Question about token limit differences in API vs Chat

Why is it that when I copy and past a prompt into the website it produces an output just fine, but when I take that same prompt into the API it says I’m over the limit? Is there any way to get my API to work like the chat is working and give me the output that it produces without bumping up against a max?

Because the way large language models work is that they have context window, so the prompt has a limit of how long it can be. That’s why API tells you that you are over the limit. However, there are ways to deal with that problem that are implemented on the website, so that’s why you don’t get that problem on the website.

The well-knows methods to deal with that are as follows:

  1. Sliding context window - if you have a chat with more than 4000 tokens, you send only the last 4000 tokens to API, so you are not over the limit. The disadvantage is that the GPT will not remember what was before 4000 tokens.
  2. Embeddings - you go through the text of the previous conversation, divide into parts and use embeddings endpoint to find the parts that are semantically similar to the last part in the conversation. You include the similar parts in the prompt. That way, the AI assistant has some “long-term memory” because it remembers the parts of the conversation that are relevant (or semantically similar) to the last part of the conversation.
  3. Summarization - you can summarize the previous parts of the conversation (with an additional request) and optionally recursively summarize those summaries and include the summary in the prompt. That way, the AI assistant has some “long-term” memory as well.

You can use Langchain library to help you implement that faster.

1 Like

Can you share the exact error?

1 Like

I see. Thank you for your detailed response.

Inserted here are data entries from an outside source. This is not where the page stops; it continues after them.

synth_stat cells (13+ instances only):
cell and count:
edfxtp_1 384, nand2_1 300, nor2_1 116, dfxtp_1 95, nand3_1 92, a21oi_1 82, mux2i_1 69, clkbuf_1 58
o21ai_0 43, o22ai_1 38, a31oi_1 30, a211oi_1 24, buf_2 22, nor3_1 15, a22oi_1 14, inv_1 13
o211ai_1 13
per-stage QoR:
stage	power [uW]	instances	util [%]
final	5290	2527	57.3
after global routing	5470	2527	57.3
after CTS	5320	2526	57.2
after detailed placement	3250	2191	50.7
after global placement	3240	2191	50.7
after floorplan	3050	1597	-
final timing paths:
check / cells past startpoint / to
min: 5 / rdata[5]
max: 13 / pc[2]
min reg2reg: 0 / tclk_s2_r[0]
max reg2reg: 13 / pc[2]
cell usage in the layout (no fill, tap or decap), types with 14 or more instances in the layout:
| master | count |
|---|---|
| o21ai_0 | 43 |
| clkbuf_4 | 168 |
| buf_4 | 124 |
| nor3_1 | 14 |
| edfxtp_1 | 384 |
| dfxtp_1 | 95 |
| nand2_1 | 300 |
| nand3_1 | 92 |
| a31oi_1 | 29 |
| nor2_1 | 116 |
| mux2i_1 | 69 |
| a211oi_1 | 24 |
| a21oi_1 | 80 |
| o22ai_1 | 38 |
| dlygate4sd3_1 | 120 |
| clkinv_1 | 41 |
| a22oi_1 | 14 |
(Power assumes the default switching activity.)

What I’m trying to do is take about 1000 responses from a survey and have the model generate categories of responses. Do you think the embeddings approach works well for this?


The message I’m given by the API is:

“This model’s maximum context length is 4097 tokens. However, you requested 5046 tokens (2046 in the messages, 3000 in the completion). Please reduce the length of the messages or completion.”

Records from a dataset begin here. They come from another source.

<file path="config.mk">
export PLATFORM = sky130hd
export DESIGN_NAME = gam_pin_mux
export DESIGN_NICKNAME = d
export VERILOG_FILES = /design/src/verilog/gam_pkg.sv /design/src/verilog/gam_pin_select.sv /design/src/verilog/gam_pin_mux.sv
export SDC_FILE = /design/constraint.sdc
export NUM_CORES = 1
export LEC_CHECK = 0
export BUFFER_PORTS_ARGS = -buffer_cell sky130_fd_sc_hd__buf_2
export CAP_MARGIN = 20
export CORE_ASPECT_RATIO = 2
export CORE_UTILIZATION = 47
export CTS_CLUSTER_SIZE = 12
export DETAILED_ROUTE_END_ITERATION = 10
export PLACE_DENSITY = 0.79
export SYNTH_ARGS = -nofsm -noshare
export SYNTH_HDL_FRONTEND = slang
export SYNTH_SLANG_ARGS = --single-unit
</file>
<file path="constraint.sdc">
create_clock -name CORE_CLK -period 1.6 [get_ports CORE_CLK]
set_clock_uncertainty 0.15 [all_clocks]
set_input_delay 0 -clock CORE_CLK [delete_from_list [all_inputs] [get_ports CORE_CLK]]
set_output_delay 0 -clock CORE_CLK [all_outputs]
set_load 0.005 [all_outputs]
</file>
<file path="src/verilog/gam_pkg.sv">
package gam_pkg;
   // Register offsets on the serial register port.
   localparam logic [7:0] OFF_TARGET_ADDR = 8'h09;
   localparam logic [7:0] OFF_PIN_FUNC_SEL = 8'h0b;
   localparam logic [7:0] OFF_ADDR_UNLOCK_KEY = 8'h0d;

   // Field positions and widths.
   localparam int SEL_W = 5;
   localparam int PIN0_SEL_LSB = 0;
   localparam int PIN1_SEL_LSB = 8;
   localparam int SEL_STRIDE = 8;
   localparam int ADDR_W = 7;
   localparam int ADDR_LSB = 1;
   localparam logic [15:0] PIN_FUNC_SEL_MASK = 16'h1f1f;

   // Values after reset.
   localparam logic [15:0] PIN_FUNC_SEL_RST = 16'h0000;
   localparam logic [15:0] ADDR_UNLOCK_KEY_RST = 16'h0000;
   localparam logic [6:0] TARGET_ADDR_RST = 7'h32;

   // Pin function select codes.
   localparam logic [4:0] SEL_LEGACY = 5'h00;
   localparam logic [4:0] SEL_CFG_IRQ = 5'h01;
   localparam logic [4:0] SEL_WINDOW = 5'h02;
   localparam logic [4:0] SEL_PULSE_A = 5'h05;
   localparam logic [4:0] SEL_PULSE_B = 5'h06;
   localparam logic [4:0] SEL_PULSE_AB = 5'h07;
   localparam logic [4:0] SEL_DATA_A = 5'h0c;
   localparam logic [4:0] SEL_DATA_B = 5'h0d;
   localparam logic [4:0] SEL_DATA_AB = 5'h0e;
   localparam logic [4:0] SEL_TOGGLE = 5'h0f;
   localparam logic [4:0] SEL_LOW = 5'h10;
   localparam logic [4:0] SEL_HIGH = 5'h11;
   localparam logic [4:0] SEL_OSC = 5'h13;

   // Address unlock key values.
   localparam logic [15:0] KEY_ALWAYS = 16'h04ad;
   localparam logic [15:0] KEY_IF_PIN0 = 16'h44ad;
   localparam logic [15:0] KEY_IF_PIN1 = 16'h84ad;
   localparam logic [15:0] KEY_IF_BOTH = 16'hc4ad;

   // Length of the oscillator synchroniser.
   localparam int SYNC_STAGES = 2;

   // True when a target address write may be taken.
   function automatic logic addr_change_ok(input logic [15:0] key,
                                           input logic pin0,
                                           input logic pin1);
      addr_change_ok = (key == KEY_ALWAYS) ||
                       ((key == KEY_IF_PIN0) && pin0) ||
                       ((key == KEY_IF_PIN1) && pin1) ||
                       ((key == KEY_IF_BOTH) && pin0 && pin1);
   endfunction

   // True for every code that has a defined pin behaviour.
   function automatic logic sel_supported(input logic [4:0] sel);
      sel_supported = (sel <= SEL_WINDOW) ||
                      ((sel >= SEL_PULSE_A) && (sel <= SEL_PULSE_AB)) ||
                      ((sel >= SEL_DATA_A) && (sel <= SEL_HIGH)) ||
                      (sel == SEL_OSC);
   endfunction
endpackage

</file>
<file path="src/verilog/gam_pin_select.sv">
module gam_pin_select (
   input wire logic clk,
   input wire logic rst_n,
   input wire logic [4:0] sel,
   input wire logic legacy_src,
   input wire logic cfg_irq,
   input wire logic irq_invert,
   input wire logic window,
   input wire logic pulse_a,
   input wire logic pulse_b,
   input wire logic data_a,
   input wire logic data_b,
   input wire logic sample_strobe,
   input wire logic osc,
   output logic pin_q
);
   logic toggle_q;
   logic toggle_d;
   logic pin_d;

   always_comb begin
      // The toggle runs in every mode so that a switch to it starts cleanly.
      toggle_d = sample_strobe ? ~toggle_q : toggle_q;
      case (sel)
         // Legacy interrupt source.
         gam_pkg::SEL_LEGACY: pin_d = legacy_src ^ irq_invert;
         // Configured interrupt source.
         gam_pkg::SEL_CFG_IRQ: pin_d = cfg_irq ^ irq_invert;
         gam_pkg::SEL_WINDOW: pin_d = window;
         gam_pkg::SEL_PULSE_A: pin_d = pulse_a;
         gam_pkg::SEL_PULSE_B: pin_d = pulse_b;
         gam_pkg::SEL_PULSE_AB: pin_d = pulse_a | pulse_b;
         gam_pkg::SEL_DATA_A: pin_d = data_a;
         gam_pkg::SEL_DATA_B: pin_d = data_b;
         gam_pkg::SEL_DATA_AB: pin_d = data_a | data_b;
         // Half-rate toggle, pin 0.
         // Half-rate toggle, pin 1.
         gam_pkg::SEL_TOGGLE: pin_d = toggle_d;
         gam_pkg::SEL_LOW: pin_d = 1'b0;
         gam_pkg::SEL_HIGH: pin_d = 1'b1;
         gam_pkg::SEL_OSC: pin_d = osc;
         // Unsupported codes low.
         default: pin_d = 1'b0;
      endcase
   end

   always_ff @(posedge clk) begin
      if (!rst_n) begin
         toggle_q <= 1'b0;
         pin_q <= 1'b0;
      end else begin
         toggle_q <= toggle_d;
         pin_q <= pin_d;
      end
   end
endmodule

</file>
<file path="src/verilog/gam_pin_mux.sv">
// Summary of operation
// Select 0 (reset) puts the legacy interrupt behaviour on pin 0.
// Select 1 puts the configured interrupt signal on pin 0.
// Select 2 drives pin 0 high from first slot start to last slot end.
// Selects 5, 6, 7 give slot A, slot B, or both pulse trains.
// Selects 12, 13, 14 flag data cycles for slot A, B, or either.
// Select 15 inverts pin 0 once per sample.
// Select 15 inverts pin 1 once per sample.
// Codes 16, 17, 19 give constant low, constant high, 32 kHz clock.
// Software writes only the listed select codes.
// Target address changes only when the unlock key permits it.
// Key 04AD always; 44AD, 84AD, C4AD need pin 0, pin 1, both high.
// Host writes 0xAD in the upper byte of an address write.
// Pin 0 interrupt is active high with polarity 0, low with 1.
// Unsupported select codes drive the pin low.
module gam_pin_mux (
   input wire logic CORE_CLK,
   input wire logic RESET_N,
   input wire logic [7:0] REG_ADDR,
   input wire logic REG_WR,
   input wire logic [15:0] REG_WDATA,
   output logic [15:0] REG_RDATA,
   input wire logic LEGACY_IRQ,
   input wire logic LEGACY_DATA_OUT,
   input wire logic CFG_IRQ,
   input wire logic PIN0_POLARITY,
   input wire logic FIRST_SLOT_START,
   input wire logic LAST_SLOT_END,
   input wire logic PULSE_A,
   input wire logic PULSE_B,
   input wire logic DATA_CYCLE_A,
   input wire logic DATA_CYCLE_B,
   input wire logic SAMPLE_STROBE,
   input wire logic OSC_32K,
   output logic AUX_PIN_0,
   output logic AUX_PIN_1,
   output logic [6:0] TARGET_ADDR
);
   logic [15:0] sel_q;
   logic [15:0] sel_d;
   logic [15:0] key_q;
   logic [15:0] key_d;
   logic [6:0] addr_q;
   logic [6:0] addr_d;
   logic [15:0] rdata_q;
   logic [15:0] rdata_d;
   logic window_q;
   logic window_d;
   logic [gam_pkg::SYNC_STAGES-1:0] osc_sync_q;
   logic [gam_pkg::SYNC_STAGES-1:0] osc_sync_d;
   logic [1:0] pin_q;
   logic [1:0] legacy_src;
   logic addr_wr;
   logic addr_ok;

   assign legacy_src = {LEGACY_DATA_OUT, LEGACY_IRQ};
   assign addr_wr = REG_WR && (REG_ADDR == gam_pkg::OFF_TARGET_ADDR);
   assign addr_ok = gam_pkg::addr_change_ok(key_q, pin_q[0], pin_q[1]);

   always_comb begin
      sel_d = sel_q;
      key_d = key_q;
      addr_d = addr_q;
      if (REG_WR && (REG_ADDR == gam_pkg::OFF_PIN_FUNC_SEL)) begin
         sel_d = REG_WDATA & gam_pkg::PIN_FUNC_SEL_MASK;
      end
      if (REG_WR && (REG_ADDR == gam_pkg::OFF_ADDR_UNLOCK_KEY)) begin
         key_d = REG_WDATA;
      end
      // Gated address change.
      // Key checks the pin levels now driven.
      if (addr_wr && addr_ok) begin
         addr_d = REG_WDATA[gam_pkg::ADDR_LSB +: gam_pkg::ADDR_W];
      end
      unique case (REG_ADDR)
         gam_pkg::OFF_PIN_FUNC_SEL: rdata_d = sel_q;
         gam_pkg::OFF_ADDR_UNLOCK_KEY: rdata_d = key_q;
         gam_pkg::OFF_TARGET_ADDR: rdata_d = {8'h00, addr_q, 1'b0};
         default: rdata_d = 16'h0000;
      endcase
   end

   always_ff @(posedge CORE_CLK) begin
      if (!RESET_N) begin
         sel_q <= gam_pkg::PIN_FUNC_SEL_RST;
         key_q <= gam_pkg::ADDR_UNLOCK_KEY_RST;
         addr_q <= gam_pkg::TARGET_ADDR_RST;
         rdata_q <= 16'h0000;
      end else begin
         sel_q <= sel_d;
         key_q <= key_d;
         addr_q <= addr_d;
         rdata_q <= rdata_d;
      end
   end

   always_comb begin
      // Window set and clear.
      // A start and an end in one cycle is an empty window, so the end wins.
      window_d = window_q;
      if (FIRST_SLOT_START) begin
         window_d = 1'b1;
      end
      if (LAST_SLOT_END) begin
         window_d = 1'b0;
      end
      // The oscillator runs on its own clock and is resynchronised here.
      osc_sync_d = {osc_sync_q[gam_pkg::SYNC_STAGES-2:0], OSC_32K};
   end

   always_ff @(posedge CORE_CLK) begin
      if (!RESET_N) begin
         window_q <= 1'b0;
         osc_sync_q <= '0;
      end else begin
         window_q <= window_d;
         osc_sync_q <= osc_sync_d;
      end
   end

   // Polarity inverts pin 0 only.
   // Per-pin selectors.
   // Data cycle flags.
   // Constants and oscillator.
   for (genvar i = 0; i < 2; i++) begin : g_pin
      gam_pin_select u_sel (
         .clk(CORE_CLK),
         .rst_n(RESET_N),
         .sel(sel_q[i*gam_pkg::SEL_STRIDE +: gam_pkg::SEL_W]),
         .legacy_src(legacy_src[i]),
         .cfg_irq(CFG_IRQ),
         .irq_invert((i == 0) ? PIN0_POLARITY : 1'b0),
         .window(window_q),
         .pulse_a(PULSE_A),
         .pulse_b(PULSE_B),
         .data_a(DATA_CYCLE_A),
         .data_b(DATA_CYCLE_B),
         .sample_strobe(SAMPLE_STROBE),
         .osc(osc_sync_q[gam_pkg::SYNC_STAGES-1]),
         .pin_q(pin_q[i])
      );
   end

   assign AUX_PIN_0 = pin_q[0];
   assign AUX_PIN_1 = pin_q[1];
   assign TARGET_ADDR = addr_q;
   assign REG_RDATA = rdata_q;

   logic [4:0] sel0;
   logic [4:0] sel1;
   assign sel0 = sel_q[gam_pkg::PIN0_SEL_LSB +: gam_pkg::SEL_W];
   assign sel1 = sel_q[gam_pkg::PIN1_SEL_LSB +: gam_pkg::SEL_W];

   a_legacy_pin0: assert property (
      @(posedge CORE_CLK) disable iff (!RESET_N)
      (sel0 == 5'h00) |=> (AUX_PIN_0 == ($past(LEGACY_IRQ) ^ $past(PIN0_POLARITY))))
      else $error("Pin 0 does not follow the legacy interrupt.");

   a_cfg_irq_pin0: assert property (
      @(posedge CORE_CLK) disable iff (!RESET_N)
      (sel0 == 5'h01 && !PIN0_POLARITY) |=> (AUX_PIN_0 == $past(CFG_IRQ)))
      else $error("Pin 0 does not follow the configured interrupt.");

   a_polarity_low: assert property (
      @(posedge CORE_CLK) disable iff (!RESET_N)
      (sel0 == 5'h01 && PIN0_POLARITY) |=> (AUX_PIN_0 != $past(CFG_IRQ)))
      else $error("Pin 0 interrupt not inverted for active low.");

   a_window_open: assert property (
      @(posedge CORE_CLK) disable iff (!RESET_N)
      (sel0 == 5'h02 && FIRST_SLOT_START && !LAST_SLOT_END) ##1 (sel0 == 5'h02)
      |=> AUX_PIN_0)
      else $error("Pin 0 window did not open two cycles after slot start.");

   a_window_close: assert property (
      @(posedge CORE_CLK) disable iff (!RESET_N)
      (sel0 == 5'h02 && LAST_SLOT_END) ##1 (sel0 == 5'h02 && !FIRST_SLOT_START)
      |=> !AUX_PIN_0)
      else $error("Pin 0 window did not close after last slot end.");

   a_pulse_both: assert property (
      @(posedge CORE_CLK) disable iff (!RESET_N)
      (sel1 == 5'h07) |=> (AUX_PIN_1 == ($past(PULSE_A) | $past(PULSE_B))))
      else $error("Pin 1 does not carry both pulse trains.");

   a_pulse_a_only: assert property (
      @(posedge CORE_CLK) disable iff (!RESET_N)
      (sel0 == 5'h05) |=> (AUX_PIN_0 == $past(PULSE_A)))
      else $error("Pin 0 does not carry the slot A pulse train.");

   a_data_either: assert property (
      @(posedge CORE_CLK) disable iff (!RESET_N)
      (sel0 == 5'h0e) |=> (AUX_PIN_0 == ($past(DATA_CYCLE_A) | $past(DATA_CYCLE_B))))
      else $error("Pin 0 does not flag data cycles of either slot.");

   a_data_b_only: assert property (
      @(posedge CORE_CLK) disable iff (!RESET_N)
      (sel1 == 5'h0d) |=> (AUX_PIN_1 == $past(DATA_CYCLE_B)))
      else $error("Pin 1 does not flag slot B data cycles.");

   a_toggle_pin0: assert property (
      @(posedge CORE_CLK) disable iff (!RESET_N)
      (sel0 == 5'h0f) ##1 (sel0 == 5'h0f && SAMPLE_STROBE) |=> $changed(AUX_PIN_0))
      else $error("Pin 0 did not invert on a sample.");

   a_toggle_hold0: assert property (
      @(posedge CORE_CLK) disable iff (!RESET_N)
      (sel0 == 5'h0f) ##1 (sel0 == 5'h0f && !SAMPLE_STROBE) |=> $stable(AUX_PIN_0))
      else $error("Pin 0 changed without a sample.");

   a_toggle_pin1: assert property (
      @(posedge CORE_CLK) disable iff (!RESET_N)
      (sel1 == 5'h0f) ##1 (sel1 == 5'h0f && SAMPLE_STROBE) |=> $changed(AUX_PIN_1))
      else $error("Pin 1 did not invert on a sample.");

   a_const_levels: assert property (
      @(posedge CORE_CLK) disable iff (!RESET_N)
      (sel1 == 5'h10 || sel1 == 5'h11) |=> (AUX_PIN_1 == $past(sel1[0])))
      else $error("Pin 1 constant level wrong.");

   a_osc_route: assert property (
      @(posedge CORE_CLK) disable iff (!RESET_N)
      (sel0 == 5'h13) [*3] |-> (AUX_PIN_0 == $past(OSC_32K, 3)))
      else $error("Pin 0 does not carry the oscillator three cycles late.");

   a_unsupported_low: assert property (
      @(posedge CORE_CLK) disable iff (!RESET_N)
      !gam_pkg::sel_supported(sel1) |=> !AUX_PIN_1)
      else $error("Pin 1 not low under an unsupported code.");

   a_addr_locked: assert property (
      @(posedge CORE_CLK) disable iff (!RESET_N)
      (addr_wr && key_q == 16'h0000) |=> $stable(TARGET_ADDR))
      else $error("Target address changed without a key.");

   a_addr_always: assert property (
      @(posedge CORE_CLK) disable iff (!RESET_N)
      (addr_wr && key_q == 16'h04ad) |=> (TARGET_ADDR == $past(REG_WDATA[7:1])))
      else $error("Target address not taken under the always key.");

   a_addr_gated_pin0: assert property (
      @(posedge CORE_CLK) disable iff (!RESET_N)
      (addr_wr && key_q == 16'h44ad && !AUX_PIN_0) |=> $stable(TARGET_ADDR))
      else $error("Target address taken with pin 0 low.");

   a_addr_both_pins: assert property (
      @(posedge CORE_CLK) disable iff (!RESET_N)
      (addr_wr && key_q == 16'hc4ad && AUX_PIN_0 && AUX_PIN_1)
      |=> (TARGET_ADDR == $past(REG_WDATA[7:1])))
      else $error("Target address refused with both pins high.");

   a_read_select: assert property (
      @(posedge CORE_CLK) disable iff (!RESET_N)
      (REG_ADDR == 8'h0b && !REG_WR) |=> (REG_RDATA == $past(sel_q)))
      else $error("Select register read back wrong.");

   a_pulse_b_only: assert property (
      @(posedge CORE_CLK) disable iff (!RESET_N)
      (sel0 == 5'h06) |=> (AUX_PIN_0 == $past(PULSE_B)))
      else $error("Pin 0 does not carry the slot B pulse train.");

   a_data_a_only: assert property (
      @(posedge CORE_CLK) disable iff (!RESET_N)
      (sel0 == 5'h0c) |=> (AUX_PIN_0 == $past(DATA_CYCLE_A)))
      else $error("Pin 0 does not flag slot A data cycles.");

   a_toggle_hold1: assert property (
      @(posedge CORE_CLK) disable iff (!RESET_N)
      (sel1 == 5'h0f) ##1 (sel1 == 5'h0f && !SAMPLE_STROBE) |=> $stable(AUX_PIN_1))
      else $error("Pin 1 changed without a sample.");

   a_const_pin0: assert property (
      @(posedge CORE_CLK) disable iff (!RESET_N)
      (sel0 == 5'h10 || sel0 == 5'h11) |=> (AUX_PIN_0 == $past(sel0[0])))
      else $error("Pin 0 constant level wrong.");

   a_osc_pin1: assert property (
      @(posedge CORE_CLK) disable iff (!RESET_N)
      (sel1 == 5'h13) [*3] |-> (AUX_PIN_1 == $past(OSC_32K, 3)))
      else $error("Pin 1 does not carry the oscillator three cycles late.");

   a_unsupported_pin0: assert property (
      @(posedge CORE_CLK) disable iff (!RESET_N)
      !gam_pkg::sel_supported(sel0) |=> !AUX_PIN_0)
      else $error("Pin 0 not low under an unsupported code.");

   a_addr_bad_key: assert property (
      @(posedge CORE_CLK) disable iff (!RESET_N)
      (addr_wr && key_q != 16'h04ad && key_q != 16'h44ad && key_q != 16'h84ad
       && key_q != 16'hc4ad) |=> $stable(TARGET_ADDR))
      else $error("Target address changed under an invalid key.");

   a_addr_no_write: assert property (
      @(posedge CORE_CLK) disable iff (!RESET_N)
      !addr_wr |=> $stable(TARGET_ADDR))
      else $error("Target address changed without an address write.");

   a_addr_gated_pin1: assert property (
      @(posedge CORE_CLK) disable iff (!RESET_N)
      (addr_wr && key_q == 16'h84ad && !AUX_PIN_1) |=> $stable(TARGET_ADDR))
      else $error("Target address taken with pin 1 low.");

   a_addr_pin0_high: assert property (
      @(posedge CORE_CLK) disable iff (!RESET_N)
      (addr_wr && key_q == 16'h44ad && AUX_PIN_0)
      |=> (TARGET_ADDR == $past(REG_WDATA[7:1])))
      else $error("Target address refused with pin 0 high.");

   a_read_key: assert property (
      @(posedge CORE_CLK) disable iff (!RESET_N)
      (REG_ADDR == 8'h0d && !REG_WR) |=> (REG_RDATA == $past(key_q)))
      else $error("Key register read back wrong.");
endmodule

</file>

So you want to classify the responses from survey into categories? Yes, I think it would be possible to solve that problem with embeddings.

I suggest having a look at this:

Especially the parts that speak about classification and clustering. If the categories of responses are known, that would be a classification problem. If they are not known, that would be a clustering problem. Also check out the links that are there under “zero-shot classification” and “clustering” to see examples how it can be done.

1 Like